Podkreślenia przy tym wymaga, że - jak trafnie wskazuje Sąd Najwyższy w wyroku
z dnia 10 października 2016r. (I UK 73/06) - ponieważ przepis art. 10 ust. 1 ustawy emerytalnej dopuszcza jedynie wyjątkowo i w ograniczo­nym zakresie (w zakresie niezbędnym do uzupełnienia wymaganego do przyznania emerytury w wypadku ubezpieczenia pracowniczego tzw. okresu składkowego i nie­składkowego), możliwość traktowania okresów prowadzenia albo pracy w gospodarstwie rolnym, jako okresów składkowych w ramach ubezpieczenia pracowniczego, powinien być on interpretowany
i stosowany w sposób restryktywny (ścisły).
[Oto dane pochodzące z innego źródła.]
## src/hw/bk_pkg.sv

```systemverilog
package bk_pkg;

	//////////////////////////////
	// sizes
	//////////////////////////////

	// fixed by the sd sector format
	localparam int SECTOR_BYTES = 512;
	localparam int BYTE_AW      = $clog2(SECTOR_BYTES);
	localparam int WORD_AW      = BYTE_AW - 1;

	// byte address space of the cart memory
	localparam int MEM_AW = 24;

	//////////////////////////////
	// sd host side
	//////////////////////////////

	// sector request, rd/wr held until ack rises
	typedef struct packed {
		logic [15:0] lba;
		logic        rd;
		logic        wr;
	} sd_req_t;

	// host access to the sector buffer while ack is high
	typedef struct packed {
		logic [WORD_AW-1:0] addr;
		logic [15:0]        wdata;
		logic               wr;
	} sd_buf_t;

	// byte 0 of a word sits in the low half
	typedef struct packed {
		logic [7:0] hi;
		logic [7:0] lo;
	} buf_bytes_t;

	// whole word on the sd port, two bytes on the memory port
	typedef union packed {
		logic [15:0] word;
		buf_bytes_t  bytes;
	} buf_word_u;

	//////////////////////////////
	// memory side and control
	//////////////////////////////

	typedef struct packed {
		logic [MEM_AW-1:0] addr;
		logic [7:0]        wdata;
		logic              rd;
		logic              wr;
	} mem_req_t;

	// mounted and change are single-cycle pulses
	typedef struct packed {
		logic load;
		logic save;
		logic autosave;
		logic mounted;
		logic readonly;
		logic change;
	} bk_ctrl_t;

endpackage
```

## src/hw/bk_sector_seq.sv

```systemverilog
`timescale 1ns/100ps

module bk_sector_seq #(
	parameter int SECTOR_COUNT = 16
) (
	input  logic                            clk_sys,
	input  logic                            rst_n,
	input  bk_pkg::bk_ctrl_t                ctrl,
	input  logic                            sd_ack,
	output bk_pkg::sd_req_t                 sd_req,
	output logic                            xfer_start,
	output logic                            loading,
	output logic [$clog2(SECTOR_COUNT)-1:0] sector,
	input  logic                            xfer_done,
	output logic                            pending,
	output logic                            busy
);
	import bk_pkg::*;

	localparam int SECT_W = $clog2(SECTOR_COUNT);

	// per-sector steps, meaning depends on direction
	localparam logic [1:0] STEP_FIRST = 2'd0;
	localparam logic [1:0] STEP_MID   = 2'd1;
	localparam logic [1:0] STEP_LAST  = 2'd2;

	bk_ctrl_t   ctrl_q;
	logic       ack_q;
	logic       ena;
	logic [1:0] step;
	logic       last_sector;
	logic       ack_rise;
	logic       ack_fall;
	logic       load_edge;
	logic       save_edge;
	logic       asave_edge;
	logic       start;

	//////////////////////////////
	// triggers
	//////////////////////////////

	assign ack_rise   = sd_ack & ~ack_q;
	assign ack_fall   = ~sd_ack & ack_q;
	assign load_edge  = ctrl.load & ~ctrl_q.load;
	assign save_edge  = ctrl.save & ~ctrl_q.save;
	assign asave_edge = ctrl.autosave & ~ctrl_q.autosave;

	// autosave only worth doing with unsaved changes
	assign start = ena & ~busy & (load_edge | save_edge | (asave_edge & pending));

	assign sector      = sd_req.lba[SECT_W-1:0];
	assign last_sector = &sector;

	always_ff @(posedge clk_sys or negedge rst_n) begin
		if (!rst_n) begin
			ctrl_q <= '0;
			ack_q  <= 1'b0;
		end else begin
			ctrl_q <= ctrl;
			ack_q  <= sd_ack;
		end
	end

	// writable image mounted enables the engine
	always_ff @(posedge clk_sys or negedge rst_n) begin
		if (!rst_n) begin
			ena     <= 1'b0;
			pending <= 1'b0;
		end else begin
			if (ctrl.mounted) begin
				ena <= ~ctrl.readonly;
			end
			// a change during a transfer stays pending
			if (ctrl.change) begin
				pending <= 1'b1;
			end else if (start) begin
				pending <= 1'b0;
			end
		end
	end

	//////////////////////////////
	// sector loop
	//////////////////////////////

	always_ff @(posedge clk_sys or negedge rst_n) begin
		if (!rst_n) begin
			sd_req     <= '0;
			busy       <= 1'b0;
			loading    <= 1'b0;
			xfer_start <= 1'b0;
			step       <= STEP_FIRST;
		end else begin
			// host took the command
			if (ack_rise) begin
				sd_req.rd <= 1'b0;
				sd_req.wr <= 1'b0;
			end

			if (!busy) begin
				step       <= STEP_FIRST;
				sd_req.lba <= '0;
				xfer_start <= 1'b0;
				if (start) begin
					busy    <= 1'b1;
					loading <= load_edge;
				end
			end else if (loading) begin
				// sd read, then buffer to memory
				case (step)
					STEP_FIRST: begin
						sd_req.rd <= 1'b1;
						step      <= STEP_MID;
					end
					STEP_MID: begin
						if (ack_fall) begin
							xfer_start <= 1'b1;
							step       <= STEP_LAST;
						end
					end
					STEP_LAST: begin
						if (xfer_done) begin
							xfer_start <= 1'b0;
							step       <= STEP_FIRST;
							sd_req.lba <= sd_req.lba + 16'd1;
							if (last_sector) begin
								busy <= 1'b0;
							end
						end
					end
					default: step <= STEP_FIRST;
				endcase
			end else begin
				// memory to buffer, then sd write
				case (step)
					STEP_FIRST: begin
						xfer_start <= 1'b1;
						step       <= STEP_MID;
					end
					STEP_MID: begin
						if (xfer_done) begin
							xfer_start <= 1'b0;
							sd_req.wr  <= 1'b1;
							step       <= STEP_LAST;
						end
					end
					STEP_LAST: begin
						if (ack_fall) begin
							step       <= STEP_FIRST;
							sd_req.lba <= sd_req.lba + 16'd1;
							if (last_sector) begin
								busy <= 1'b0;
							end
						end
					end
					default: step <= STEP_FIRST;
				endcase
			end
		end
	end

	//////////////////////////////
	// checks
	//////////////////////////////

	// only one sd command outstanding
	a_sd_rd_wr_excl: assert property (
		@(posedge clk_sys) disable iff (!rst_n)
		!(sd_req.rd && sd_req.wr)
	);

	// mover runs only inside a transfer
	a_start_in_busy: assert property (
		@(posedge clk_sys) disable iff (!rst_n)
		$rose(xfer_start) |-> busy
	);

endmodule

```

## config.mk

```make
export PLATFORM = sky130hd
export DESIGN_NAME = bk_sector_seq
export DESIGN_NICKNAME = d
export VERILOG_FILES = /design/src/hw/bk_pkg.sv /design/src/hw/bk_sector_seq.sv
export SDC_FILE = /design/constraint.sdc
export NUM_CORES = 1
export LEC_CHECK = 0
export ABC_AREA = 1
export CORE_ASPECT_RATIO = 0.7
export CORE_MARGIN = 2
export CORE_UTILIZATION = 40
export CTS_CLUSTER_DIAMETER = 40
export DETAILED_ROUTE_END_ITERATION = 7
export DONT_BUFFER_PORTS = 1
export SLEW_MARGIN = 20
export SYNTH_ARGS = -nofsm -noshare
export SYNTH_HDL_FRONTEND = slang
export SYNTH_SLANG_ARGS = --single-unit
```

## constraint.sdc

```tcl
create_clock -name clk_sys -period 1.7 [get_ports clk_sys]
set_input_delay 0.085 -clock clk_sys [delete_from_list [all_inputs] [get_ports clk_sys]]
set_output_delay 0.085 -clock clk_sys [all_outputs]
set_load 0.02 [all_outputs]
```

==> flow_summary.yaml <==
detailed_routing:
  wl_per_cell_um: 12.5
  ant_nets: 0
  via_per_inst: 4.77
  dr.first_iter.drc_count: 86
  num_vias: 1389
  routed_wl_um: 3650
  drc_errors: 0
  drtPass1Iterations: 4
power:
  p_total_uw: 2510
  power_frac_seq: 0.390
  p_leak_uw: 0.000941
  pwr_density_cell_nw_per_um2: 1290
  power_switching_uw: 1070
  p_int_uw: 1430
  ir_worst_vdd_mv: 0.657
  p_comb_frac: 0.391
  p_sw_frac: 0.429
  clkPwrFrac: 0.219
clock_network:
  insertion_delay_ns: 0.28
  cts.repair_timing.setup_buffer_count: 0
  cts_tree: "yes"
  htreeDepth: 2
  cts_root_buf: "clkbuf_8"
  cts_sinks: 29
  cts.clk_slew.worst_paths_ns: 0.07
  ctsLongestPathBuffers: 2
  cts-buffers-inserted: 5
yosys:
  ys_types: 24
  synthSimpleGateAreaFrac: 0.333
  post-synth-top-area-cell: "dfrtp_1"
  synth_compound_area_frac: 0.0841
  avgSynthCellArea_um2: 7.64
  synthAdderAreaFrac: 0.0372
  syn_inst: 220
  seq_area_frac_synth: 0.432
  ys_ff_latch: 29
  yosys_warnings: 0
  synth_top_family_by_area: "simple AND/OR/NAND/NOR gates"
  synth_mux_area_frac: 0
  synth_area_leaders: "dfrtp_1, nand2_1, nor2_1"
  synth_nets: 235
  syn_area_um2: 1680
  synthXorXnorAreaFrac: 0
  synth_top_cell_area_share: 0.432
sta:
  max_slew_margin: 0.753
  tightest_slew_ns: 0.370
  skew_ns: 0.00816
  final.setup.worst_slack_ns: 0.160
  hold_ws_ns: 0.0319
  fmaxAchievable_ghz: 0.650
  finalSetupViolCount: 0
  rsz0062_at_grt: "no"
  tns_ns: 0
  min_period_ns: 1.54
  hold_viol_final: 0
  maxSlewViolCount: 0
  period_share: 0.906
placement:
  dp_slack_ns: 0.111
  place.gp.congestion: 0.848
  io_buffers: 0
  dp_hpwl_um: 2620
  dp_cells: 272
floorplan:
  initial_core_util: 0.424
  row_count: 19
  coreArea_um2: 3970
  die_y_um: 58.2
  ios: 36
  design.die.area_um2: 4750
  die_x_um: 81.5
worst_setup_path:
  path_buf_inv: 2
  worstRegToRegCells: 9
  crit_path_max_fanout: 5
  critPathSlowestCell: "dfrtp_1"
  crit_chain: "inv_1 > ha_1 > inv_1 > nand2_1 > nand2_1 > nor2_4 > nand3_1 > nand2_1 > nor2_1"
  cp-end-kind: "register"
  critPathKind: "reg2reg"
  arrival_ns: 1.72
  worst-path-stages: 9
  critPathTopFamily: "simple AND/OR/NAND/NOR gates"
  cpMostUsedCell: "nand2_1"
  crit_path_start_kind: "register"
  worstPathRequired_ns: 1.88
  max_stage_delay_ns: 0.39
finish:
  seqCellArea_um2: 726
  nets: 253
  drive_gt1_frac: 0.134
  multi_input_area_um2: 787
  nFillCells: 397
  antenna_cells: 0
  stdcell_count: 291
  synthToLayoutAreaGrowth_pct: 15.4
job:
  drv_cap: 0
worst_hold_path:
  hold_depth: 2
  hp-class: "in2reg"
global_routing:
  grt_overflow: 0
  grt_pass1_vias: 1315
  grtUsageTotal: 0.169
  antenna_found_initial: 0
  grt_pass1_wl_um: 5930
  grt_max_degree: 30
outcome:
  outcome: "finished clean"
Tak więc - czego nie dostrzegł Sąd pierwszej instancji oraz apelujący - oba sporne okresy ocenić należało w kontekście przesłanek określonych w art. 10 ust. 1 pkt 1 ustawy emerytalnej. Podkreślenia przy tym wymaga, że na podstawie art. 10 ust. 1 ustawy emerytalnej, okresy pracy rolniczej traktuje się jako składkowe, jeżeli w czasie podlegania zaopatrzeniu emerytalnemu rolników (od 1 stycznia 1978r.), a następnie ubezpieczeniu społecznemu rolników (od 1 stycznia 1983r.) ubezpieczony opłacał składki
na to ubezpieczenie, ewentualnie mając ukończone 16 lat - prowadził gospodarstwo,
tj. był rolnikiem przed 1 lipca 1977r. lub pracował w gospodarstwie rolnym, tj. miał inny status, niż rolnik przed 1 stycznia 1983r., gdyż od tej daty (czyli od dnia 1 stycznia 1983r.) rolnicy mieli obowiązek opłacania składek również za domowników. Innymi słowy,
na podstawie powołanego przepisu (art. 10 ust. 1 pkt 1 ustawy emerytalnej), przy ustalaniu prawa do emerytury nie ma możliwości uwzględnienia, jako okresów składkowych, okresów pracy w gospodarstwie rolnym przypadających po 1 stycznia 1983r., jeżeli za te okresy
nie zostały opłacone składki na ubezpieczenie społeczne rolników. Obowiązek opłacania składki za domowników rolnika, pracujących w prowadzonym przez niego gospodarstwie, wprowadzony został ustawą z dnia 14 grudnia 1982r. o ubezpieczeniu społecznym rolników indywidualnych i członków ich rodzin. (Dz. U. nr 40, poz. 268) i zawarte w art. 10 ust. 1
pkt 1 ustawy o emery­turach i rentach odesłanie do odrębnych przepisów, należy rozumieć jako wa­runek wywiązania się z obowiązku nałożonego przez te przepisy na rolnika podlegającego ubezpieczeniu, również w odniesieniu do domownika rolnika (por. wyrok Sądu Najwyższego z dnia 22 stycznia 2003r., II UK 51/02). Wnioskodawca nie wykazał,
że w okresach objętych sporem opłacone zostały za niego składki na ubezpieczenie społeczne rolników, co w konsekwencji było przeszkodą do uzupełnienia stażu emerytalnego o okresy tej pracy na mocy art. 10 ust. 1 pkt 1 ustawy z dnia 17 grudnia 1998r. o emeryturach i rentach z Funduszu Ubezpieczeń Społecznych.

Konkludując, Sąd drugiej instancji uznał, że apelacja jest bezzasadna i na mocy
art. 385 k.p.c., orzekł o jej oddaleniu.